【詳報】田村厚労相「中等症は原則入院」 政府方針への懸念受け説明を軌道修正 参院厚労委

2021年8月5日 20時53分
参院厚労委で答弁する田村厚労相

参院厚労委で答弁する田村厚労相

 田村憲久厚生労働相は5日、参院厚労委員会の閉会中審査で、新型コロナウイルス患者の入院を制限し、重症者以外は原則自宅療養とする方針に関し「中等症は原則入院だ」と述べた。
 田村氏は「中等症の中で、比較的、重症化リスク低い人は自宅で対応いただく」と指摘。その上で「肺炎の所見があり、息苦しい人は入院するのが当たり前だ」と強調した。「重症以外は自宅」との政府方針を受け、中等症で入院できなくなるとの懸念や批判が高まっているため、説明を軌道修正した。立憲民主党の石橋通宏氏への答弁。
 石橋氏は「中等症が原則入院なら(都道府県などへの)事務連絡を撤回して国の基準を出し直さないと、大混乱に陥る。国がきちんと基準、判断を示すべきではないか」と政府の姿勢を批判した。
 ◆参院厚労委での新型コロナウイルス患者の入院制限の政府方針に関する詳報は次の通り。
 自見英子氏(自民)基礎疾患があっても重症化リスクが低い場合には在宅による治療が可能という方針だと受け止めている。
 田村憲久厚生労働相 本当に命の危ない方々に病床を確保しないといけないという思いの中での考え方だ。

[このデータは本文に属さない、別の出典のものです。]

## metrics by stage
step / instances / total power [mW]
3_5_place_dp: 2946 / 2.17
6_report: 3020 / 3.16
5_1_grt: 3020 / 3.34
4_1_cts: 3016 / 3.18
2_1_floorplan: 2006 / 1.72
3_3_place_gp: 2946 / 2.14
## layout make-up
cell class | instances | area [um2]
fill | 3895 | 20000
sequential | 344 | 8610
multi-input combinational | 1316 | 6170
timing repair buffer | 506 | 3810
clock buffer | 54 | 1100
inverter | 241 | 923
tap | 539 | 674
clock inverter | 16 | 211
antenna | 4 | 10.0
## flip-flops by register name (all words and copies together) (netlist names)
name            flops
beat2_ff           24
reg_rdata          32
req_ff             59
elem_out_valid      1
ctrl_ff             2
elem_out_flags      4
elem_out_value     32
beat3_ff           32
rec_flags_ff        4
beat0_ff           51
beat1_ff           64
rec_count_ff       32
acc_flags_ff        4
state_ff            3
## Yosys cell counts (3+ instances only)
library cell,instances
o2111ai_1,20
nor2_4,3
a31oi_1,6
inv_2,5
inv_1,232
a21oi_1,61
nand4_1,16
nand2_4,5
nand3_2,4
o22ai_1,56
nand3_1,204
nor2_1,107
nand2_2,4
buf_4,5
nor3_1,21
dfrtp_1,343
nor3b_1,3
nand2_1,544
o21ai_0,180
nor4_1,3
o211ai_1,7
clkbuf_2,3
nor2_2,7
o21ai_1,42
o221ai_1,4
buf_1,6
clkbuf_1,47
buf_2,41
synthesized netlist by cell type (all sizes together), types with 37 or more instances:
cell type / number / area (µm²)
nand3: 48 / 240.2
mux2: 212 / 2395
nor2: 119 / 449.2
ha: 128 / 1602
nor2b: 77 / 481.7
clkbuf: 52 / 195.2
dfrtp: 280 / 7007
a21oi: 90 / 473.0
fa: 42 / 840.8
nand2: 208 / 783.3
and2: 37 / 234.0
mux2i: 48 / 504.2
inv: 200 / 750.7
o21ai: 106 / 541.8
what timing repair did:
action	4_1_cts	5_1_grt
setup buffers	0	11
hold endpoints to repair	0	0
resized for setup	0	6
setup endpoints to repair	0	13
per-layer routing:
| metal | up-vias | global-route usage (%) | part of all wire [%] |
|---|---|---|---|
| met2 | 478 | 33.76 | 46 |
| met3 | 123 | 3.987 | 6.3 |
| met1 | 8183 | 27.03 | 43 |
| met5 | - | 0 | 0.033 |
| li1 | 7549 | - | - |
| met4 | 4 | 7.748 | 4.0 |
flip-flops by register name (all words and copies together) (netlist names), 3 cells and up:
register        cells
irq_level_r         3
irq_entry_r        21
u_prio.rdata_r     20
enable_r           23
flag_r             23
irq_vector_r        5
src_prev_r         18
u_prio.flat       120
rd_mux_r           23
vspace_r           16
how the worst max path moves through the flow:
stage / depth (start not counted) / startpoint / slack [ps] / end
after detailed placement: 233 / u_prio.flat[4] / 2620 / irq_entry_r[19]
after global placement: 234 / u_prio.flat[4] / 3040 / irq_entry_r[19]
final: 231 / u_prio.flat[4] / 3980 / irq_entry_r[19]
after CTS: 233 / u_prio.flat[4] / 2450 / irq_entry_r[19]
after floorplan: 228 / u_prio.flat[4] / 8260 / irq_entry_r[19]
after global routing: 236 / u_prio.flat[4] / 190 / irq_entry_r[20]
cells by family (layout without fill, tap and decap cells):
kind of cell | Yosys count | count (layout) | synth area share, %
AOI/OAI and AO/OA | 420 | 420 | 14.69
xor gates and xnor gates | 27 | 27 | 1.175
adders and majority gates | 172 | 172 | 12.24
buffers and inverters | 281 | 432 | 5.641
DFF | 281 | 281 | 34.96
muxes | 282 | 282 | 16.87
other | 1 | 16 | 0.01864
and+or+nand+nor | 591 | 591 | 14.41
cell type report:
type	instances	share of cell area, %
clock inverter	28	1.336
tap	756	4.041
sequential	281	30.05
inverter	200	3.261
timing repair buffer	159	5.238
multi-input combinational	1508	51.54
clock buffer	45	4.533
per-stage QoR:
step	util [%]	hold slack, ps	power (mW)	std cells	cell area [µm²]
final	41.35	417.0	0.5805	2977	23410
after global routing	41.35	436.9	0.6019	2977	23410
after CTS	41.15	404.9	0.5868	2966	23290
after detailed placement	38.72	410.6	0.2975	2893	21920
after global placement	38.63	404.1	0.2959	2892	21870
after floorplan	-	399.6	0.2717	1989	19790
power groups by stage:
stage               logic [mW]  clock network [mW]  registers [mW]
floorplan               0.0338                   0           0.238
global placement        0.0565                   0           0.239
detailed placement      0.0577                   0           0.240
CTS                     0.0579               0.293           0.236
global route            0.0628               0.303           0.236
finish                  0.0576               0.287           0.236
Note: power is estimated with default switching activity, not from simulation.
[src/irq_defs.svh]
// How it works
// - enable-2 holds eight source enables, oscfail first
// - one enables source, zero blocks; peripheral enable also needed
// - enable-4 bits 7..4: pwm 4..1 time-base enables
// - enable-4 bits 3..0: pwm 4..1 shutdown enables
// - request-1 holds eight flags, timer1 gate first
// - serial rx and tx flags read-only, rest writable
// - flag reads one while pending, else zero
// - flag sets regardless of enables
// - all enables and flags reset to zero
// - timer2 flag marks timer2 period match
// - global enable gates the core interrupt request, not the block irq
// - peripheral enable gates peripheral interrupts
`ifndef IRQ_DEFS_SVH
`define IRQ_DEFS_SVH

// -----------------------------------------------------------------
// register byte offsets
// -----------------------------------------------------------------
`define OFF_CORE_CTL 8'h00
`define OFF_ENABLE_2 8'h04
`define OFF_ENABLE_4 8'h08
`define OFF_REQUEST_1 8'h0c
`define OFF_IRQ_STATUS 8'h10
`define OFF_IRQ_MASK 8'h14

// -----------------------------------------------------------------
// field positions and reset values
// -----------------------------------------------------------------
`define GLOBAL_EN_BIT 7
`define PERIPH_EN_BIT 6
`define RX_FLAG_BIT 5
`define TX_FLAG_BIT 4
`define T2_FLAG_BIT 1
`define T1OVF_FLAG_BIT 0
`define REQ1_RO_MASK 8'h30
`define REG8_RESET 8'h00
`define STAT_RESET 3'h0
`define STAT_FLAG_NEW 0
`define STAT_RO_WRITE 1
`define STAT_BAD_ADDR 2

`endif

[src/irq_pkg.sv]
package irq_pkg;

   // one bit per request-1 source, in register order
   typedef struct packed {
      logic timer1_gate;
      logic adc_done;
      logic serial_rx;
      logic serial_tx;
      logic sync_serial;
      logic capcmp1;
      logic timer2_match;
      logic timer1_overflow;
   } req1_src_t;

   // control bits of the core control register
   typedef struct packed {
      logic global_irq_en;
      logic periph_irq_en;
   } core_ctl_t;

endpackage

[src/irq_flag_bank.sv]
`timescale 1ns/10ps
`include "irq_defs.svh"
module irq_flag_bank #(
   parameter logic [7:0] HW_MASK = `REQ1_RO_MASK
) (
   input wire logic core_clk,
   input wire logic rst,
   input wire logic [7:0] src,
   input wire logic wr_en,
   input wire logic [7:0] wr_data,
   output logic [7:0] flags_q
);

   // -----------------------------------------------------------------
   // one flag per bit
   // -----------------------------------------------------------------
   wire logic [7:0] flags_d;

   genvar i;
   generate
      for (i = 0; i < 8; i++) begin : g_flag
         if (HW_MASK[i]) begin : g_ro
            // read-only flag mirrors its source level
            assign flags_d[i] = src[i];
         end else begin : g_rw
            // source pulse sets; a write in the same cycle loses
            assign flags_d[i] = src[i]
                                | (wr_en ? wr_data[i] : flags_q[i]);
         end
      end
   endgenerate

   // one register for the whole bank, cleared on reset
   always_ff @(posedge core_clk) begin
      if (rst) begin
         flags_q <= `REG8_RESET;
      end else begin
         flags_q <= flags_d;
      end
   end

endmodule // irq_flag_bank

[src/periph_irq_ctrl.sv]
`timescale 1ns/10ps
`include "irq_defs.svh"
module periph_irq_ctrl
   import irq_pkg::*;
(
   input wire logic core_clk,
   input wire logic rst,
   // apb slave
   input wire logic psel,
   input wire logic penable,
   input wire logic pwrite,
   input wire logic [7:0] paddr,
   input wire logic [31:0] pwdata,
   output logic [31:0] prdata,
   output logic pready,
   output logic pslverr,
   // request-1 sources: pulses, serial bits are levels
   input wire req1_src_t req1_src,
   // enables and flags held by neighbouring registers
   input wire logic [7:0] enable_1,
   input wire logic [7:0] request_2,
   input wire logic [7:0] request_4,
   // enables to neighbours and request to the core
   output logic [7:0] enable_2,
   output logic [7:0] enable_4,
   output logic [7:0] request_1,
   output logic core_irq_req,
   output logic irq
);

   // -----------------------------------------------------------------
   // state
   // -----------------------------------------------------------------
   core_ctl_t core_ctl_q;
   logic [7:0] enable_2_q;
   logic [7:0] enable_4_q;
   logic [7:0] request_1_q;
   logic [7:0] request_1_prev_q;
   logic [2:0] status_q;
   logic [2:0] mask_q;
   logic [31:0] prdata_q;
   logic core_irq_req_q;
   logic irq_q;

   // -----------------------------------------------------------------
   // bus decode
   // -----------------------------------------------------------------
   logic setup_ph;
   logic access_ph;
   logic wr_acc;
   logic addr_ok;
   logic hit_ctl;
   logic hit_en2;
   logic hit_en4;
   logic hit_req1;
   logic hit_stat;
   logic hit_mask;

   // address compare against each register
   assign hit_ctl = (paddr == `OFF_CORE_CTL);
   assign hit_en2 = (paddr == `OFF_ENABLE_2);
   assign hit_en4 = (paddr == `OFF_ENABLE_4);
   assign hit_req1 = (paddr == `OFF_REQUEST_1);
   assign hit_stat = (paddr == `OFF_IRQ_STATUS);
   assign hit_mask = (paddr == `OFF_IRQ_MASK);
   assign addr_ok = hit_ctl | hit_en2 | hit_en4 | hit_req1 | hit_stat
                    | hit_mask;

   // zero wait states; error on unmapped address
   assign setup_ph = psel & ~penable;
   assign access_ph = psel & penable;
   assign wr_acc = access_ph & pwrite & addr_ok;
   assign pready = access_ph;
   assign pslverr = access_ph & ~addr_ok;

   // -----------------------------------------------------------------
   // read data, captured in the setup phase
   // -----------------------------------------------------------------
   always_ff @(posedge core_clk) begin
      if (rst) begin
         prdata_q <= 32'h0000_0000;
      end else if (setup_ph & ~pwrite) begin
         case (1'b1)
            hit_ctl: prdata_q <= {24'h00_0000, core_ctl_q, 6'h00};
            hit_en2: prdata_q <= {24'h00_0000, enable_2_q};
            hit_en4: prdata_q <= {24'h00_0000, enable_4_q};
            hit_req1: prdata_q <= {24'h00_0000, request_1_q};
            hit_stat: prdata_q <= {29'h0000_0000, status_q};
            hit_mask: prdata_q <= {29'h0000_0000, mask_q};
            default: prdata_q <= 32'h0000_0000;
         endcase
      end
   end
   assign prdata = prdata_q;

   // -----------------------------------------------------------------
   // core control: global and peripheral enables
   // -----------------------------------------------------------------
   always_ff @(posedge core_clk) begin
      if (rst) begin
         core_ctl_q <= 2'h0;
      end else if (wr_acc & hit_ctl) begin
         core_ctl_q.global_irq_en <= pwdata[`GLOBAL_EN_BIT];
         core_ctl_q.periph_irq_en <= pwdata[`PERIPH_EN_BIT];
      end
   end

   // -----------------------------------------------------------------
   // enable registers
   // -----------------------------------------------------------------
   // bit 7 osc fail down to bit 0 capture/compare 2
   always_ff @(posedge core_clk) begin
      if (rst) begin
         enable_2_q <= `REG8_RESET;
      end else if (wr_acc & hit_en2) begin
         enable_2_q <= pwdata[7:0];
      end
   end

   // time-base enables high nibble, shutdown enables low nibble
   always_ff @(posedge core_clk) begin
      if (rst) begin
         enable_4_q <= `REG8_RESET;
      end else if (wr_acc & hit_en4) begin
         enable_4_q[7:4] <= pwdata[7:4];
         enable_4_q[3:0] <= pwdata[3:0];
      end
   end
   assign enable_2 = enable_2_q;
   assign enable_4 = enable_4_q;

   // -----------------------------------------------------------------
   // request-1 flags
   // -----------------------------------------------------------------
   // serial bits follow their sources, others set by pulses
   irq_flag_bank #(
      .HW_MASK(`REQ1_RO_MASK)
   ) u_req1 (
      .core_clk(core_clk),
      .rst(rst),
      .src(req1_src),
      .wr_en(wr_acc & hit_req1),
      .wr_data(pwdata[7:0]),
      .flags_q(request_1_q)
   );
   assign request_1 = request_1_q;

   // -----------------------------------------------------------------
   // request to the core
   // -----------------------------------------------------------------
   logic periph_pending;

   // any flag whose own enable is set
   assign periph_pending = |(request_1_q & enable_1)
                           | |(request_2 & enable_2_q)
                           | |(request_4 & enable_4_q);

   // gated by peripheral and global enables
   always_ff @(posedge core_clk) begin
      if (rst) begin
         core_irq_req_q <= 1'b0;
      end else begin
         core_irq_req_q <= periph_pending
                           & core_ctl_q.periph_irq_en
                           & core_ctl_q.global_irq_en;
      end
   end
   assign core_irq_req = core_irq_req_q;

   // -----------------------------------------------------------------
   // block interrupt: sticky status, mask, level output
   // -----------------------------------------------------------------
   logic [2:0] stat_evt;

   // events: new flag, write to read-only flag, bad address
   always_ff @(posedge core_clk) begin
      if (rst) begin
         request_1_prev_q <= `REG8_RESET;
      end else begin
         request_1_prev_q <= request_1_q;
      end
   end
   assign stat_evt[`STAT_FLAG_NEW] = |(request_1_q & ~request_1_prev_q);
   assign stat_evt[`STAT_RO_WRITE] = wr_acc & hit_req1
                                     & |(pwdata[7:0] & `REQ1_RO_MASK);
   assign stat_evt[`STAT_BAD_ADDR] = pslverr;

   // write one to clear; a new event wins
   always_ff @(posedge core_clk) begin
      if (rst) begin
         status_q <= `STAT_RESET;
      end else if (wr_acc & hit_stat) begin
         status_q <= (status_q & ~pwdata[2:0]) | stat_evt;
      end else begin
         status_q <= status_q | stat_evt;
      end
   end

   // mask, one enables the status bit onto irq
   always_ff @(posedge core_clk) begin
      if (rst) begin
         mask_q <= `STAT_RESET;
      end else if (wr_acc & hit_mask) begin
         mask_q <= pwdata[2:0];
      end
   end

   // registered level interrupt
   always_ff @(posedge core_clk) begin
      if (rst) begin
         irq_q <= 1'b0;
      end else begin
         irq_q <= |(status_q & mask_q);
      end
   end
   assign irq = irq_q;
endmodule // periph_irq_ctrl

[config.mk]
export PLATFORM = sky130hd
export DESIGN_NAME = periph_irq_ctrl
export DESIGN_NICKNAME = d
export VERILOG_FILES = /design/src/irq_pkg.sv /design/src/irq_flag_bank.sv /design/src/periph_irq_ctrl.sv
export VERILOG_INCLUDE_DIRS = /design/src
export SDC_FILE = /design/constraint.sdc
export NUM_CORES = 1
export LEC_CHECK = 0
export BUFFER_PORTS_ARGS = -buffer_cell sky130_fd_sc_hd__buf_4
export CORE_UTILIZATION = 45
export DETAILED_ROUTE_END_ITERATION = 12
export PLACE_DENSITY = 0.81
export SYNTH_ARGS = -nofsm -noshare
export SYNTH_HDL_FRONTEND = slang
export SYNTH_SLANG_ARGS = --single-unit
[constraint.sdc]
create_clock -name core_clk -period 2.4 [get_ports core_clk]
set_clock_uncertainty 0.15 [all_clocks]
set_input_delay 0.24 -clock core_clk [delete_from_list [all_inputs] [get_ports core_clk]]
set_output_delay 0.24 -clock core_clk [all_outputs]
set_load 0.02 [all_outputs]
==> results.py <==
metrics = {
    "sta": {
        "slew_viol_final": 0,
        "slew_headroom_pct": 50.2,
        "rsz0062_at_grt": "false",
        "min_period_over_period_pct": 80.9,
        "max_freq_ghz": 0.515,
        "hold_viol": 0,
        "tns_ns": 0,
        "worst_pin_slew_ns": 0.745,
        "period_needed_ns": 1.94,
        "setup_ws_ns": 0.458,
        "finalSetupViolCount": 0,
    },
    "drt": {
        "initialDrtViolationCount": 172,
        "drc": 0,
        "wirelength_um": 7090,
        "drt_first_pass_iters": 4,
        "vias": 2398,
        "routed_via_density": 5.39,
        "routedWlPerCell_um": 15.9,
        "ant_nets": 0,
    },
    "critical_path": {
        "worstPathCellList": "buf_4 -> or4_4 -> nor2_1 -> a21o_1 -> inv_1 -> buf_4",
        "crit_top_cell": "buf_4",
        "start_kind": "primary input",
        "required_ns": 2.01,
        "crit_fanout": 5,
        "cp-end-kind": "output pin",
        "cp_slowest_stage_delay_ns": 0.57,
        "cp_data_arrival_time_ns": 1.55,
        "critPathSlowestCell": "or4_4",
        "crit_type": "in -> out",
    },
    "power_and_ir_drop": {
        "power.density_nw_per_um2": 535,
        "power_leakage_nw": 1.53,
        "clockPowerShare_pct": 35.0,
        "swShare_pct": 26.6,
        "peakVddDrop_mv": 0.337,
        "internal_power_mw": 1.27,
        "power_frac_seq_pct": 50.2,
        "comb_power_share_pct": 14.7,
        "power_switching_uw": 461,
    },
    "clocking": {
        "h-tree-depth": 2,
        "clockBufferDepth": 2,
        "clock-root-buffer": "clkbuf_8",
        "cts.sinks": 50,
        "cts_made_buffers": 5,
        "postCtsSetupRepairBufs": 0,
        "cts_resized": 0,
        "clk_pin_slew_worst_paths_ns": 0.09,
        "cts_tree": "built",
        "clk_latency_ns": 0.30,
    },
    "final_layout": {
        "layout.nets": 451,
        "utilization_pct": 61.8,
        "final_cells": 445,
        "final_area_um2": 3240,
        "final_layout_size_suffix_gt1_share_pct": 28.5,
        "antenna_cells": 0,
        "syn_to_final_growth_pct": 29.5,
    },
    "synth": {
        "synth_top_area_cell": "dfxtp_1",
        "yosysWarningCount": 0,
        "synth_top_family_by_area": "simple AND/OR/NAND/NOR gates",
        "synth.most_common_cell": "dfxtp_1",
        "synth-edff-count": 0,
        "syn_area_um2": 2500,
        "async_reset_ff_share_pct": 0,
        "syn_inst": 292,
        "synthXorXnorAreaFrac_pct": 0,
        "synth-main-ff-cell": "dfxtp_1",
        "yosys.area_share.simple_pct": 19.9,
        "ys_ff_latch": 50,
        "synth_top_area_share_pct": 40.0,
        "synthTopCellsByArea": "dfxtp_1, mux2i_1, buf_4",
        "synth.distinct_cells": 36,
        "synth-seq-area-share_pct": 40.0,
        "syn_area_per_cell_um2": 8.56,
        "muxShareOfSynthArea_pct": 11.4,
        "synth_top_cells_by_count": "dfxtp_1, nor2_1, mux2i_1",
        "synth_compound_area_share_pct": 16.5,
        "synthAdderAreaFrac_pct": 0,
    },
    "placed_design": {
        "place_inst": 436,
        "gp_routability_congestion": 0.845,
        "portBuffers": 88,
        "dp_hpwl_um": 5170,
        "pre_cts_slack_ns": 0.230,
        "place_area_um2": 3120,
    },
    "global_route": {
        "grt_util_all_layers_pct": 24.5,
        "grt-ovfl-total": 0,
        "grt_pass1_vias": 2298,
        "antenna_found_initial": 0,
        "grt_pass1_wl_um": 11300,
        "grt_max_degree": 50,
    },
    "die": {
        "core_um2": 5240,
        "start_util_pct": 47.7,
        "io_pins": 137,
        "die_area_um2": 5860,
        "die_w_um": 76.5,
        "chipHeight_um": 76.5,
        "rows": 26,
    },
    "min_path": {
        "min_path_type": "in -> reg",
    },
    "outcome": {
        "status": "finished, final reports clean",
    },
    "flow_run": {
        "drv_cap": 0,
    },
}
==> worst paths after layout <==
check	startpoint	end	slack, ns	cells after the start
worst max-delay path	paddr[7]	pslverr	0.46	6
worst min-delay path	req1_src[4]	u_req1.flags_q[4]	0.009	2
worst max register to register	enable_4[7]	prdata[7]	0.83	4
worst min register to register	prdata[1]	prdata[1]	0.31	2
==> per-layer routing <==
layer  wire length [µm]  share of wire (%)  vias up  GRT usage, %
met5                  0                  0        -             0
met1               3030                 43     1114          30.5
met3                490                6.9       12          3.23
met2               3440                 49      126          42.3
met4                125                1.8        0          10.6
li1                   -                  -     1146             -
==> kinds of logic (layout without fill, tap and decap cells) <==
kind of cell,Yosys count,after routing
mux,28,28
simple gates,93,93
other cells,1,24
compound gates,64,64
flops,50,50
buf+inv,56,116
==> power groups by stage <==
stage,clock (mW),sequential (mW),combinational [mW]
after floorplan,0,0.894,0.155
after global placement,0,0.889,0.247
after detailed placement,0,0.889,0.251
after CTS,0.609,0.870,0.254
after global routing,0.640,0.873,0.278
final,0.607,0.870,0.255
==> sequential cells by signal (all words and copies together), names as in the netlist <==
register          count
core_irq_req          1
status_q              3
mask_q                3
enable_2              8
enable_4              8
prdata                8
core_ctl_q            2
irq                   1
request_1_prev_q      8
u_req1.flags_q        8
==> through the flow <==
stage	hold WS [ns]	power [mW]
floorplan	0.218	1.05
global placement	0.297	1.14
detailed placement	0.300	1.14
CTS	0.00209	1.73
global route	0.0158	1.79
finish	0.00938	1.73
==> what timing repair did <==
item | 4_1_cts | 5_1_grt
endpoints found under the setup margin | 0 | 0
endpoints found under the hold margin | 1 | 0
hold buffers | 1 | 0
==> worst max-delay path, delay by kind of cell <==
kind                   cells  cell delay [ns]
and+or+nand+nor            2             0.82
buffers and inverters      3             0.31
AOI/OAI and AO/OA          1             0.18
==> layout make-up <==
type                    instances  area, µm²
fillers                       433       2000
well taps                      70       87.6
repair buffers                 92        693
clock inverters                 3       43.8
inverters                      16       60.1
clock buffers                   5       68.8
multi-input cells             209       1280
flip-flops and latches         50       1000
==> cell usage in the layout, fill, tap and decap left out, types with 4 or more instances in the layout <==
cell      count
nand4_1       8
nor2b_1       7
buf_4        91
or4_1         4
a31oi_1       4
nand3_1       4
conb_1       24
a21oi_1      20
mux2i_1      25
nand3b_1      8
a22oi_1      15
nor2_1       30
nand2_1      18
clkbuf_8      5
dfxtp_1      50
o21ai_0       9
inv_1        16
Note: power is estimated with default switching activity, not from simulation.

感染状況が伸びていて病床が厳しい地域に、自治体の判断でこういうやり方もあると。東京都と話をする中でこういう形で示した。
 石橋通宏氏(立民)入院対象を重症者等に限定する深刻な方針転換だ。
 田村氏 基本的対処方針等で、感染が増えている場合は状況に応じて宿泊療養も含めた対応ということだった。決して入院を否定しているわけではない。
 石橋氏 新型コロナ感染症対策分科会の尾身茂会長も苦言を呈していた。
 田村氏 東京都とは問題意識を共有して進めてきた。尾身先生に連絡が十分にいかなかったのは、行政の横のつながりが悪かったということで反省させていただく。
 石橋氏 中等症でも原則自宅療養にしてしまうと、多くの救うべき命が救えなくなる。中等症でも今後は原則自宅療養なのか。
 田村氏 中等症は原則入院だ。中等症の中で、比較的、重症化リスクが低い人は自宅で対応いただく。例えば中等症で、肺炎の所見があり、息苦しい人は入院するのが当たり前だ。
 石橋氏 中等症が原則入院なら(都道府県などへの)事務連絡を撤回して国の基準を出し直さないと、大混乱に陥る。国がきちんと基準、判断を示すべきではないか。
 田村氏 スピード重視は危機管理の要諦だ。東京都も対応の準備をしているので、この方向で救える命を救っていかなければならない。それでも、感染がさらに伸びていけば、対応できなくなる。リスクの高い行動を控えていただきたい。今回の対応をしたからといって万全ではない。
 川田龍平氏(立民)治療薬である抗体カクテル療法について、入院患者以外にも使用できるようにする方針も示された。自宅療養者を含めた薬剤投与をどう進めるか。
 正林督章厚労省健康局長 投与対象は重症化リスクがある軽症から酸素投与を必要としない中等症の患者。デルタ株により感染の急拡大が見られる中で患者の治療の選択肢が増えることが期待される。